Canada wins gold in Salt Lake City
It's not how you start in a short tournament. It's how you finish. The 2002 Canadians were brutal in an opening loss to the Swedes, barely escaped with a win over the Germans, and needed a goal in the dying minutes to tie the Czechs. But after an inspirational speech from GM Wayne Gretzky, the troops circled the wagons and came up with their three best performances in the medal round. Their 5-2 win over the Americans in the finale ended a 50-year stretch of gold medal futility.
Dominik Hasek blanks Canada
The underdog Czechs weren't the best team entered in the 1998 Nagano Games, but they had the advantage of dressing the best player. The Dominator allowed just six goals in six tournament games, including a 1-0 blanking of Russia in the gold medal match.

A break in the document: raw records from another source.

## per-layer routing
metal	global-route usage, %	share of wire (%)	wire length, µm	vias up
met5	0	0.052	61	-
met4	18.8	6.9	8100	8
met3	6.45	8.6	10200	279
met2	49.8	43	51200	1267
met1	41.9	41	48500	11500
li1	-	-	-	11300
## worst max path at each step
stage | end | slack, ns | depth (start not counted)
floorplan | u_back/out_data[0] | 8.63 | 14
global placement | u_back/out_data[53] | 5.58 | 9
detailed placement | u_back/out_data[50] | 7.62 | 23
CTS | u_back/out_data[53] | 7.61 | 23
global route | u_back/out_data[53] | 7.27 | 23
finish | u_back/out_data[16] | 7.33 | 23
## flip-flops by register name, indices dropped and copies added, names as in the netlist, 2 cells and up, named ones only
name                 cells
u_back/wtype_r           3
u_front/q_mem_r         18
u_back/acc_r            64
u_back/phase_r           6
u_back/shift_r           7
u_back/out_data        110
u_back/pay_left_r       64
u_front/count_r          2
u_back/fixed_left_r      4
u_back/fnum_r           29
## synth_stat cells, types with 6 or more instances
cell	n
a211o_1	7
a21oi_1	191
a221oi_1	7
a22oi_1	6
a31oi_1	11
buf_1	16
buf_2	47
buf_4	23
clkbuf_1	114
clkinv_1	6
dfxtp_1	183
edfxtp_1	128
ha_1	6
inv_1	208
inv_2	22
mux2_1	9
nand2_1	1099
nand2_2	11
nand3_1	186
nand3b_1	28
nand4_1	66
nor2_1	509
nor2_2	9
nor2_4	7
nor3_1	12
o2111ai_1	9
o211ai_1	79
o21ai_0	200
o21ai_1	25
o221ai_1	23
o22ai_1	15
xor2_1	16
<file path="config.mk">
export PLATFORM = sky130hd
export DESIGN_NAME = tmb_cell
export DESIGN_NICKNAME = d
export VERILOG_FILES = /design/src/sv/temporal_median_background_top_defines.svh /design/src/sv/tmb_pkg.sv /design/src/sv/tmb_cell.sv
export SDC_FILE = /design/constraint.sdc
export NUM_CORES = 1
export LEC_CHECK = 0
export BUFFER_PORTS_ARGS = -buffer_cell sky130_fd_sc_hd__buf_2
export CAP_MARGIN = 25
export CORE_MARGIN = 3
export CORE_UTILIZATION = 45
export CTS_BUF_LIST = sky130_fd_sc_hd__clkbuf_4 sky130_fd_sc_hd__clkbuf_8
export CTS_CLUSTER_DIAMETER = 150
export DETAILED_ROUTE_END_ITERATION = 8
export PLACE_DENSITY = 0.66
export SYNTH_ARGS = -nofsm -noshare
export SYNTH_HDL_FRONTEND = slang
export SYNTH_SLANG_ARGS = --single-unit
</file>
<file path="constraint.sdc">
create_clock -name i_clk -period 6.48 [get_ports i_clk]
set_clock_uncertainty 0.2 [all_clocks]
set_input_delay 0.972 -clock i_clk [delete_from_list [all_inputs] [get_ports i_clk]]
set_output_delay 0.972 -clock i_clk [all_outputs]
set_load 0.005 [all_outputs]
</file>
==> config.mk <==
export PLATFORM = sky130hd
export DESIGN_NAME = cpio_newc_entry_scanner_top
export DESIGN_NICKNAME = d
export VERILOG_FILES = /design/src/hw/rtl/cpio_nes_pkg.sv /design/src/hw/rtl/cpio_nes_cfg.sv /design/src/hw/rtl/cpio_nes_in.sv /design/src/hw/rtl/cpio_nes_parser.sv /design/src/hw/rtl/cpio_nes_out.sv /design/src/hw/rtl/cpio_newc_entry_scanner_top.sv
export SDC_FILE = /design/constraint.sdc
export NUM_CORES = 1
export LEC_CHECK = 0
export BUFFER_PORTS_ARGS = -buffer_cell sky130_fd_sc_hd__buf_2
export CAP_MARGIN = 20
export CORE_MARGIN = 2
export CORE_UTILIZATION = 40
export CTS_BUF_LIST = sky130_fd_sc_hd__clkbuf_2
export CTS_CLUSTER_SIZE = 20
export DETAILED_ROUTE_END_ITERATION = 7
export PLACE_DENSITY = 0.63
export SYNTH_ARGS = -nofsm -noshare
export SYNTH_HDL_FRONTEND = slang
export SYNTH_SLANG_ARGS = --single-unit
==> constraint.sdc <==
create_clock -name clk -period 24.1 [get_ports clk]
set_input_delay 1.205 -clock clk [delete_from_list [all_inputs] [get_ports clk]]
set_output_delay 1.205 -clock clk [all_outputs]
set_load 0.01 [all_outputs]
### config.mk
export PLATFORM = sky130hd
export DESIGN_NAME = c3a_cell
export DESIGN_NICKNAME = d
export VERILOG_FILES = /design/src/rtl/c3a_pkg.sv /design/src/rtl/c3a_cell.sv
export SDC_FILE = /design/constraint.sdc
export NUM_CORES = 1
export LEC_CHECK = 0
export ABC_AREA = 0
export BUFFER_PORTS_ARGS = -buffer_cell sky130_fd_sc_hd__buf_2
export CAP_MARGIN = 30
export CORE_MARGIN = 8
export CORE_UTILIZATION = 65
export DETAILED_ROUTE_END_ITERATION = 10
export GPL_ROUTABILITY_DRIVEN = 0
export PLACE_DENSITY = 0.86
export RECOVER_POWER = 100
export SYNTH_ARGS = -nofsm -noshare
export SYNTH_HDL_FRONTEND = slang
export SYNTH_SLANG_ARGS = --single-unit
### constraint.sdc
create_clock -name clock -period 14.3 [get_ports clock]
set_input_delay 1.43 -clock clock [delete_from_list [all_inputs] [get_ports clock]]
set_output_delay 1.43 -clock clock [all_outputs]
set_load 0.05 [all_outputs]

His flawless shootout performance against the favored Canadians in the semis sealed his reputation as the game's most intimidating presence. After Robert Reichel beat Patrick Roy on the first attempt of the shootout, Hasek stoned all five shooters, four of whom went wide trying to find the hole that didn't exist in his Olympic armor.
Canada vs. USA 3OT
Trying to make the most of their home ice advantage, the Americans scheduled the games at the 1932 Lake Placid tournament for an outdoor rink, the better to nullify the skill advantage of the powerful Canadian squad. It nearly worked in the opener, with the Canucks needing double OT to eke out a 2-1 win. But when the two sides met again in the decisive match with the U.S. needing a victory, the plan backfired. The teams were deadlocked at 2-2 after regulation and played three scoreless overtimes before the game was called because of darkness. The tie gave the Canadians the gold by virtue of their better tournament record.

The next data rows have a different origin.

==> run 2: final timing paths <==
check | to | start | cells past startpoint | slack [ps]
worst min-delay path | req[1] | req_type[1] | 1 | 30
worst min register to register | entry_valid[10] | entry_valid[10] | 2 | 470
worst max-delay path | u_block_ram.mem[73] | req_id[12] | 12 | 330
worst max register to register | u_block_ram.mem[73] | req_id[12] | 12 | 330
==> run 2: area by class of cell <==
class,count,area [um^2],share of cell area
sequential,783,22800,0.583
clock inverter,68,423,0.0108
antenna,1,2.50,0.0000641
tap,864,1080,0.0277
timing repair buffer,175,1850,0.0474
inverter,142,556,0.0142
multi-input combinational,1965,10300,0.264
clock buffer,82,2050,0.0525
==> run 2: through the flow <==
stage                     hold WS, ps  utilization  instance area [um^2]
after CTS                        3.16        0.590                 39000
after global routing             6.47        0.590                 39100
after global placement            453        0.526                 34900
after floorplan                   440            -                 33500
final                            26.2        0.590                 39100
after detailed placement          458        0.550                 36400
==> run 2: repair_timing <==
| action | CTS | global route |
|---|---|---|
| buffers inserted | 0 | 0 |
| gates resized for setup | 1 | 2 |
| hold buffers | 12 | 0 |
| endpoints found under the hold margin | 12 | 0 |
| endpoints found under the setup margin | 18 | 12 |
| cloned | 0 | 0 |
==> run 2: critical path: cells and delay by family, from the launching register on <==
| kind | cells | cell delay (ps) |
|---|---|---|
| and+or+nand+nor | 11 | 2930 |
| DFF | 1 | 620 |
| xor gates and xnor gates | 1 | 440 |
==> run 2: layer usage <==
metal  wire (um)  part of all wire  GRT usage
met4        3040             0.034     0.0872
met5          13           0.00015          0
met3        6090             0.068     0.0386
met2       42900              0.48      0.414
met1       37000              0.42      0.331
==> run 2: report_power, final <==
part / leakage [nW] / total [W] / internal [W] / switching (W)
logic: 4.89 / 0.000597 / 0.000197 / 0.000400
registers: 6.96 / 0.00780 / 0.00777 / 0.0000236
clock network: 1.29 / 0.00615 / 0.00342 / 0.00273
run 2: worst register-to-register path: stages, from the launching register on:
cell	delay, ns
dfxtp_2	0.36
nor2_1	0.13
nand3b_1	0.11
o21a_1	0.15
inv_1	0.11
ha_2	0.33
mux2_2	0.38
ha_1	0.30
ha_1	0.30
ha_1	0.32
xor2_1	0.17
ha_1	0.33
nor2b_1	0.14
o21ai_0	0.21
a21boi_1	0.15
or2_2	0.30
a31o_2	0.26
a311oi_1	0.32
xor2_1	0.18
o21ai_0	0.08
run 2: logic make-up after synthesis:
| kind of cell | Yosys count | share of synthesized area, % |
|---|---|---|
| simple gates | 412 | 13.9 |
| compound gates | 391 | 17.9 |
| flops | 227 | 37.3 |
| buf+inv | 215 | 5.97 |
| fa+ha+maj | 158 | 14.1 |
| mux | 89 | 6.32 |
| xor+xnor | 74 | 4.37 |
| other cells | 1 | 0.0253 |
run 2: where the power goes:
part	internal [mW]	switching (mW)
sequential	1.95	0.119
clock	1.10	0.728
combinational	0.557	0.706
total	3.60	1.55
$ cat src/rtl/core/ilu5p_ram.sv
// Generic single-write, single-read RAM with registered read data.
// No dependencies.
`timescale 1ns / 1ps
`default_nettype none

module ilu5p_ram #(
  parameter int WIDTH = 32,
  parameter int DEPTH = 128
) (
  input  wire logic                     clk,
  input  wire logic                     we,
  input  wire logic [$clog2(DEPTH)-1:0] waddr,
  input  wire logic [WIDTH-1:0]         wdata,
  input  wire logic [$clog2(DEPTH)-1:0] raddr,
  output logic      [WIDTH-1:0]         rdata
);

  logic [WIDTH-1:0] mem [DEPTH];

  always_ff @(posedge clk) begin
    if (we) begin
      mem[waddr] <= wdata;
    end
    rdata <= mem[raddr];
  end

endmodule

`default_nettype wire

$ cat config.mk
export PLATFORM = sky130hd
export DESIGN_NAME = ilu5p_ram
export DESIGN_NICKNAME = d
export VERILOG_FILES = /design/src/rtl/core/ilu5p_ram.sv
export SDC_FILE = /design/constraint.sdc
export NUM_CORES = 2
export LEC_CHECK = 0
export ABC_CLOCK_PERIOD_IN_PS = 3700
export CAP_MARGIN = 10
export CORE_UTILIZATION = 25
export CTS_CLUSTER_SIZE = 16
export DETAILED_ROUTE_END_ITERATION = 8
export DONT_BUFFER_PORTS = 1
export PLACE_DENSITY = 0.52
export SYNTH_ARGS = -nofsm -noshare
export SYNTH_HDL_FRONTEND = slang
export SYNTH_SLANG_ARGS = --single-unit
export TNS_END_PERCENT = 1
$ cat constraint.sdc
create_clock -name clk -period 3.7 [get_ports clk]
set_input_delay 0.74 -clock clk [delete_from_list [all_inputs] [get_ports clk]]
set_output_delay 0.74 -clock clk [all_outputs]
set_load 0.01 [all_outputs]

Peter Forsberg's golden goal
It was the move that inspired a postage stamp, spawned a thousand imitators and sent Corey Hirsch's jock flying into the fifth row. Arguably the most dramatic goal in Olympic history, Forsberg's stunning cross-body feint in the seventh round of the 1994 shootout shattered the hearts of Canadians and carried Sweden to its first Olympic gold medal. While the deke has come to be known as the Forsberg, he credits its innovation to Kent Nilsson, who used it to beat John Vanbiesbrouck of Team USA at the 1989 World Championships.
Belarus upsets Sweden
The defensive-minded Vladimir Kopat didn't light the lamp often in his lengthy career, but he scored one that everybody remembers: a 70-foot slap shot that bounced off the head of a flinching Salo and into the Swedish net, clinching a 4-3 win for Belarus and eliminating the favored Swedes from the 2002 Salt Lake City Games. The goal effectively ended Salo's career and capped an upset that ranks right below the Miracle on Ice as perhaps the greatest in Olympic hockey history.

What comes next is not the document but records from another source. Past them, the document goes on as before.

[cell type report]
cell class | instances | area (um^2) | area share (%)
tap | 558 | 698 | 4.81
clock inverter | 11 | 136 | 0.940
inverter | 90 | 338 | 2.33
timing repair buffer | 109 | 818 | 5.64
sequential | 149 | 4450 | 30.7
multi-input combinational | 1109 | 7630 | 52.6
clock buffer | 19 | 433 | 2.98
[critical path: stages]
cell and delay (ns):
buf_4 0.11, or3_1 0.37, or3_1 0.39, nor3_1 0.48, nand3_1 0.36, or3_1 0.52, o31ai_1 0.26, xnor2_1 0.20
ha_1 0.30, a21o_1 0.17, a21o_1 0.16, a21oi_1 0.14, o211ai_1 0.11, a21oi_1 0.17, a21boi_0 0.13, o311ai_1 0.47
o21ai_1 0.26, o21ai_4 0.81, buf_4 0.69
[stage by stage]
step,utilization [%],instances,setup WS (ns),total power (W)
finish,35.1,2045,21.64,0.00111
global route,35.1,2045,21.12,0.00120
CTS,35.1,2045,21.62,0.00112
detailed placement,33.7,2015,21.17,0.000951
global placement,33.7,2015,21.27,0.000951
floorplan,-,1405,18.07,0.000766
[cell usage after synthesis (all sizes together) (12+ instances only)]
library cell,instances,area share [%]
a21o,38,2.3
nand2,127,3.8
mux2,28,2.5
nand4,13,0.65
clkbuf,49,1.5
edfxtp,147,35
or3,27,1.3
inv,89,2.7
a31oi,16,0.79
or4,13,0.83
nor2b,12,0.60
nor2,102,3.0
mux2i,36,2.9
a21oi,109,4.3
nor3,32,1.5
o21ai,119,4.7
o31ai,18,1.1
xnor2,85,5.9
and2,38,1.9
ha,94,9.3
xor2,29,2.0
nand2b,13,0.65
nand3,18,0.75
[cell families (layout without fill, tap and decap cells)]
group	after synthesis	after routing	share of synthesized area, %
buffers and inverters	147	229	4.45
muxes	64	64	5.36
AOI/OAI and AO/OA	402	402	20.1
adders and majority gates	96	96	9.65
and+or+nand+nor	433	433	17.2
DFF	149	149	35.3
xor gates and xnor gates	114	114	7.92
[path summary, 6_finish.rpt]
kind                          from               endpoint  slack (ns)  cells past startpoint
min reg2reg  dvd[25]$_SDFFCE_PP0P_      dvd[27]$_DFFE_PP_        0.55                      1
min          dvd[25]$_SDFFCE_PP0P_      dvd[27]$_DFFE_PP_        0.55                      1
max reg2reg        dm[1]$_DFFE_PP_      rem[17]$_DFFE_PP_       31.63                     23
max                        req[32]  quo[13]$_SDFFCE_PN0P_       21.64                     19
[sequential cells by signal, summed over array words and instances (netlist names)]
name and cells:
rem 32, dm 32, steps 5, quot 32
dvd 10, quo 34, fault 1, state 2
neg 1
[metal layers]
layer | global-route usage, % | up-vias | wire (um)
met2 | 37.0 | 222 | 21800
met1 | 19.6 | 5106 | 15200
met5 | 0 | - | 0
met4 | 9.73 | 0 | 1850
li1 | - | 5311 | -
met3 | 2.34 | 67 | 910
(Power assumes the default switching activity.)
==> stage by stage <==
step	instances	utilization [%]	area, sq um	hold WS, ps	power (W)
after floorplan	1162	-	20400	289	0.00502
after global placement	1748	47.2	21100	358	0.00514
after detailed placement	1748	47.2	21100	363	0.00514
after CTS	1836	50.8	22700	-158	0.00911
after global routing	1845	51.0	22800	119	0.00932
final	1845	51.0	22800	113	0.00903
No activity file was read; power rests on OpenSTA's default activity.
**src/rtl/assert_macros.svh**
```systemverilog
// Assertion helpers shared by the RTL files.
`ifndef ASSERT_MACROS_SVH
`define ASSERT_MACROS_SVH

// A condition that must hold at every clock edge out of reset.
`define ASSERT_ALWAYS(label, clk, rst_n, cond) \
  label: assert property (@(posedge clk) disable iff (!rst_n) (cond)) \
    else $error("%m: check failed");

// A consequence that must hold in the same cycle as its cause.
`define ASSERT_IMPLY(label, clk, rst_n, ante, cons) \
  label: assert property (@(posedge clk) disable iff (!rst_n) (ante) |-> (cons)) \
    else $error("%m: check failed");

`endif

```
**src/rtl/som_pkg.sv**
```systemverilog
package som_pkg;

  localparam int LIMB_W = 32;
  localparam int NLIMB  = 8;

  localparam logic [2:0] FUNC_ADD = 3'd0;
  localparam logic [2:0] FUNC_SUB = 3'd1;
  localparam logic [2:0] FUNC_MUL = 3'd2;
  localparam logic [2:0] FUNC_NEG = 3'd3;
  localparam logic [2:0] FUNC_INV = 3'd4;
  localparam logic [2:0] FUNC_RED = 3'd5;

  // Group order n, 2^256 - n used to fold upper halves, and the inversion exponent n - 2.
  localparam logic [255:0] ORDER_N =
    256'hFFFFFFFFFFFFFFFFFFFFFFFFFFFFFFFEBAAEDCE6AF48A03BBFD25E8CD0364141;
  localparam logic [255:0] FOLD_C =
    256'h000000000000000000000000000000014551231950B75FC4402DA1732FC9BEBF;
  localparam logic [255:0] EXP_INV =
    256'hFFFFFFFFFFFFFFFFFFFFFFFFFFFFFFFEBAAEDCE6AF48A03BBFD25E8CD036413F;

  typedef enum logic [2:0] {
    OP_ADD, OP_SUB, OP_MUL, OP_NEG, OP_INV, OP_RED, OP_NONE
  } op_t;

  typedef struct packed {
    op_t          op;
    logic [255:0] x;
    logic [255:0] y;
  } q_entry_t;

endpackage

```
**src/rtl/som_if.sv**
```systemverilog
interface som_in_if;
  logic        valid;
  logic        ready;
  logic [2:0]  func;
  logic [63:0] a_w3;
  logic [63:0] a_w2;
  logic [63:0] a_w1;
  logic [63:0] a_w0;
  logic [63:0] b_w3;
  logic [63:0] b_w2;
  logic [63:0] b_w1;
  logic [63:0] b_w0;

  modport source (output valid, func, a_w3, a_w2, a_w1, a_w0, b_w3, b_w2, b_w1, b_w0,
                  input ready);
  modport sink (input valid, func, a_w3, a_w2, a_w1, a_w0, b_w3, b_w2, b_w1, b_w0,
                output ready);
endinterface


```
**src/rtl/som_front.sv**
```systemverilog
module som_front (
  som_in_if.sink            in_s,
  input  logic              full,
  output logic              push,
  output som_pkg::q_entry_t push_data
);

  logic [255:0] a_raw;
  logic [255:0] b_raw;
  logic [256:0] a_dn;
  logic [256:0] b_dn;
  logic [255:0] a_red;
  logic [255:0] b_red;
  som_pkg::op_t op;

  assign a_raw = {in_s.a_w3, in_s.a_w2, in_s.a_w1, in_s.a_w0};
  assign b_raw = {in_s.b_w3, in_s.b_w2, in_s.b_w1, in_s.b_w0};

  // Any 256-bit value is below 2n, so one conditional subtract reduces it.
  assign a_dn  = {1'b0, a_raw} - {1'b0, som_pkg::ORDER_N};
  assign b_dn  = {1'b0, b_raw} - {1'b0, som_pkg::ORDER_N};
  assign a_red = a_dn[256] ? a_raw : a_dn[255:0];
  assign b_red = b_dn[256] ? b_raw : b_dn[255:0];

  always_comb begin
    unique case (in_s.func)
      som_pkg::FUNC_ADD: op = som_pkg::OP_ADD;
      som_pkg::FUNC_SUB: op = som_pkg::OP_SUB;
      som_pkg::FUNC_MUL: op = som_pkg::OP_MUL;
      som_pkg::FUNC_NEG: op = som_pkg::OP_NEG;
      som_pkg::FUNC_INV: op = som_pkg::OP_INV;
      som_pkg::FUNC_RED: op = som_pkg::OP_RED;
      default:           op = som_pkg::OP_NONE;
    endcase
  end

  // The wide reduction works on the raw 512-bit value.
  assign push_data.op = op;
  assign push_data.x  = (op == som_pkg::OP_RED) ? a_raw : a_red;
  assign push_data.y  = (op == som_pkg::OP_RED) ? b_raw : b_red;

  assign in_s.ready = !full;
  assign push       = in_s.valid && !full;

endmodule

```
**src/flat_wrapper.sv**
```systemverilog
// flat-port wrapper written by rule: the top's interface ports become plain ports
module som_front_flat 
  (full, push, push_data, in_s_valid, in_s_func, in_s_a_w3, in_s_a_w2, in_s_a_w1, in_s_a_w0, in_s_b_w3, in_s_b_w2, in_s_b_w1, in_s_b_w0, in_s_ready);
  som_in_if in_s_i ();
  input  logic full;
  output logic push;
  output som_pkg::q_entry_t push_data;
  input wire logic [$bits(in_s_i.valid)-1:0] in_s_valid;
  input wire logic [$bits(in_s_i.func)-1:0] in_s_func;
  input wire logic [$bits(in_s_i.a_w3)-1:0] in_s_a_w3;
  input wire logic [$bits(in_s_i.a_w2)-1:0] in_s_a_w2;
  input wire logic [$bits(in_s_i.a_w1)-1:0] in_s_a_w1;
  input wire logic [$bits(in_s_i.a_w0)-1:0] in_s_a_w0;
  input wire logic [$bits(in_s_i.b_w3)-1:0] in_s_b_w3;
  input wire logic [$bits(in_s_i.b_w2)-1:0] in_s_b_w2;
  input wire logic [$bits(in_s_i.b_w1)-1:0] in_s_b_w1;
  input wire logic [$bits(in_s_i.b_w0)-1:0] in_s_b_w0;
  output wire logic [$bits(in_s_i.ready)-1:0] in_s_ready;
  assign in_s_i.valid = in_s_valid;
  assign in_s_i.func = in_s_func;
  assign in_s_i.a_w3 = in_s_a_w3;
  assign in_s_i.a_w2 = in_s_a_w2;
  assign in_s_i.a_w1 = in_s_a_w1;
  assign in_s_i.a_w0 = in_s_a_w0;
  assign in_s_i.b_w3 = in_s_b_w3;
  assign in_s_i.b_w2 = in_s_b_w2;
  assign in_s_i.b_w1 = in_s_b_w1;
  assign in_s_i.b_w0 = in_s_b_w0;
  assign in_s_ready = in_s_i.ready;
  som_front u_core (.in_s(in_s_i), .full(full), .push(push), .push_data(push_data));
endmodule
```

The Original Miracle on Ice
The names of Jack McCartan, Billy Christian and Billy Cleary might not resonate like those of Mike Eruzione, Jim Craig and Mark Johnson, but the heroes of the 1960 American squad crafted a result at Squaw Valley as miraculous as the one that would follow 20 years later. Cobbled together from a small group of college grads overlooked by the NHL by virtue of their American birth, the lightly regarded squad pulled off stunning upsets of the Canadians, Russians and Czechs to claim gold.
The Miracle on Ice
Thirty years later, it remains hockey's ultimate lottery moment. The one night in a hundred, a thousand, a million that everything came together for a group of wildly overmatched college kids against the best hockey team in the world. Retrospectives often couch the game in terms of the social and political implications of the era. That's fluff for the masses. Hockey fans recognize this for what it was: the perfect realization of an age-old motto: will over skill.